As per the issue raised on the NixOS matrix channel, this is a log I got from my attempt.

 /nix/store/l0wlqpbsvh1pgvhcdhw7qkka3d31si7k-bash-5.1-p8/bin/bash -c nix-env --quiet -j8 -iA cachix -f https://cachix.org/api/v1/install
  error: opening lock file '/nix/var/nix/profiles/per-user/github-runner/profile.lock': Read-only file system
  Error: Action failed with error: Error: The process '/nix/store/l0wlqpbsvh1pgvhcdhw7qkka3d31si7k-bash-5.1-p8/bin/bash' failed with exit code 1

Answer 1 · 2021-12-09T11:45:15.000Z

How exactly are you running github runner?

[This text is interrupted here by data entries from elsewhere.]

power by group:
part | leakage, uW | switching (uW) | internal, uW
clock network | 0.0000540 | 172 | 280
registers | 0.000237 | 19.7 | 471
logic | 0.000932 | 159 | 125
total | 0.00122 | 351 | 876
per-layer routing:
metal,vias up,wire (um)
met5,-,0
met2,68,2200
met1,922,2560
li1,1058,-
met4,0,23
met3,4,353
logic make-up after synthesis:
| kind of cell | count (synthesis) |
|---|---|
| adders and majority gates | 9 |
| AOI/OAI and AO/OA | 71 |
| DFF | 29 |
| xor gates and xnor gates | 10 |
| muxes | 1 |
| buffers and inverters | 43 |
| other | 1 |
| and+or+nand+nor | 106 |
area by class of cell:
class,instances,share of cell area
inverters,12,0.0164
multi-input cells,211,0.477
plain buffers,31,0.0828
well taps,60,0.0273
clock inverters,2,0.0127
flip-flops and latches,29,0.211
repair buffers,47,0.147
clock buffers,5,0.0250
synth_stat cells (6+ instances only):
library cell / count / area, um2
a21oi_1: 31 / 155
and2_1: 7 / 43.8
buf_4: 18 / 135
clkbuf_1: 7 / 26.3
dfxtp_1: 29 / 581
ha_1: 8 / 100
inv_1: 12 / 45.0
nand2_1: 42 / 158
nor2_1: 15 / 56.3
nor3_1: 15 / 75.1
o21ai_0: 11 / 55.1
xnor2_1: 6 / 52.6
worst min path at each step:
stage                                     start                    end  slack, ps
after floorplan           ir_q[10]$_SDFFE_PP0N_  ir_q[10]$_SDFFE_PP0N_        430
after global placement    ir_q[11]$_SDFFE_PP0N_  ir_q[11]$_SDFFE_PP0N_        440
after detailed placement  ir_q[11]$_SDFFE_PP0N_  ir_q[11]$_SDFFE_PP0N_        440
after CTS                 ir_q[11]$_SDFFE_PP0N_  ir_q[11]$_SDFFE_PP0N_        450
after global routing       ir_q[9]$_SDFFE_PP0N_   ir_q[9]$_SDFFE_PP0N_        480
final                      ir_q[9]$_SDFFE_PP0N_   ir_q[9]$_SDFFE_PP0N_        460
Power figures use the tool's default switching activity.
## config.mk

```make
export PLATFORM = sky130hd
export DESIGN_NAME = reg_file_access_sequencer
export DESIGN_NICKNAME = d
export VERILOG_FILES = /design/src/rtl/reg_file_access_sequencer.sv
export SDC_FILE = /design/constraint.sdc
export NUM_CORES = 1
export LEC_CHECK = 0
export ABC_AREA = 1
export ABC_CLOCK_PERIOD_IN_PS = 2500
export CORE_MARGIN = 2
export CORE_UTILIZATION = 40
export CTS_CLUSTER_DIAMETER = 50
export CTS_CLUSTER_SIZE = 16
export DETAILED_ROUTE_END_ITERATION = 12
export HOLD_SLACK_MARGIN = 0.1
export PLACE_DENSITY = 0.78
export SLEW_MARGIN = 15
export SYNTH_ARGS = -nofsm -noshare
export SYNTH_HDL_FRONTEND = slang
export SYNTH_SLANG_ARGS = --single-unit
```

## constraint.sdc

```tcl
create_clock -name clk -period 2.5 [get_ports clk]
set_input_delay 0.5 -clock clk [delete_from_list [all_inputs] [get_ports clk]]
set_output_delay 0.5 -clock clk [all_outputs]
set_load 0.03 [all_outputs]
```
### src/flat_wrapper.sv
// flat-port wrapper written by rule: the top's interface ports become plain ports
module mips_data_memory_flat import mips_data_memory_pkg::*;
#(
    parameter int ADDR_W = DEF_ADDR_W
)
  (clk, reset, bus_data_memory_a, bus_data_memory_we, bus_data_memory_wd, bus_data_memory_rd, bus_mem_ready, bus_mem_misaligned_err);
  mips_data_memory_if bus_i ();
  input logic clk;
  input logic reset;
  input wire logic [$bits(bus_i.data_memory_a)-1:0] bus_data_memory_a;
  input wire logic [$bits(bus_i.data_memory_we)-1:0] bus_data_memory_we;
  input wire logic [$bits(bus_i.data_memory_wd)-1:0] bus_data_memory_wd;
  output wire logic [$bits(bus_i.data_memory_rd)-1:0] bus_data_memory_rd;
  output wire logic [$bits(bus_i.mem_ready)-1:0] bus_mem_ready;
  output wire logic [$bits(bus_i.mem_misaligned_err)-1:0] bus_mem_misaligned_err;
  assign bus_i.data_memory_a = bus_data_memory_a;
  assign bus_i.data_memory_we = bus_data_memory_we;
  assign bus_i.data_memory_wd = bus_data_memory_wd;
  assign bus_data_memory_rd = bus_i.data_memory_rd;
  assign bus_mem_ready = bus_i.mem_ready;
  assign bus_mem_misaligned_err = bus_i.mem_misaligned_err;
  mips_data_memory #(.ADDR_W(ADDR_W)) u_core (.clk(clk), .reset(reset), .bus(bus_i));
endmodule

Answer 2 · 2021-12-09T11:48:54.000Z

May I ask what do you mean with this?

This is the .yml file:

  build-release:
    runs-on: self-hosted
    steps:
      - uses: actions/checkout@v2
      - uses: cachix/cachix-action@v10
        with:
          name: mycache
          authToken: "${{ secrets.CACHIX_AUTH_TOKEN }}"
      - run: nix build -L

The runner is simply enabled in my configuration.nix, nothing fancy.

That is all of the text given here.